- _Exercise instructions_:
Every entry that follows should be written out again exactly.

- _Dataset_:

==> config.mk <==
export PLATFORM = sky130hd
export DESIGN_NAME = cmd_responder
export DESIGN_NICKNAME = d
export VERILOG_FILES = /design/src/rtl/cmd_responder.sv
export SDC_FILE = /design/constraint.sdc
export NUM_CORES = 1
export LEC_CHECK = 0
export ABC_AREA = 0
export CORE_UTILIZATION = 30
export CTS_BUF_LIST = sky130_fd_sc_hd__clkbuf_16
export DETAILED_ROUTE_END_ITERATION = 8
export GPL_TIMING_DRIVEN = 0
export PLACE_DENSITY_LB_ADDON = 0.05
export SKIP_LAST_GASP = 1
export SYNTH_ARGS = -nofsm -noshare
export SYNTH_HDL_FRONTEND = slang
export SYNTH_SLANG_ARGS = --single-unit
==> constraint.sdc <==
create_clock -name clk -period 4.7 [get_ports clk]
set_input_delay 0.705 -clock clk [delete_from_list [all_inputs] [get_ports clk]]
set_output_delay 0.705 -clock clk [all_outputs]
set_load 0.05 [all_outputs]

- _Written solution_:
==> config.mk <==
export PLATFORM = sky130hd
export DESIGN_NAME = cmd_responder
export DESIGN_NICKNAME = d
export VERILOG_FILES = /design/src/rtl/cmd_responder.sv
export SDC_FILE = /design/constraint.sdc
export NUM_CORES = 1
export LEC_CHECK = 0
export ABC_AREA = 0
export CORE_UTILIZATION = 30
export CTS_BUF_LIST = sky130_fd_sc_hd__clkbuf_16
export DETAILED_ROUTE_END_ITERATION = 8
export GPL_TIMING_DRIVEN = 0
export PLACE_DENSITY_LB_ADDON = 0.05
export SKIP_LAST_GASP = 1
export SYNTH_ARGS = -nofsm -noshare
export SYNTH_HDL_FRONTEND = slang
export SYNTH_SLANG_ARGS = --single-unit
==> constraint.sdc <==
create_clock -name clk -period 4.7 [get_ports clk]
set_input_delay 0.705 -clock clk [delete_from_list [all_inputs] [get_ports clk]]
set_output_delay 0.705 -clock clk [all_outputs]
set_load 0.05 [all_outputs]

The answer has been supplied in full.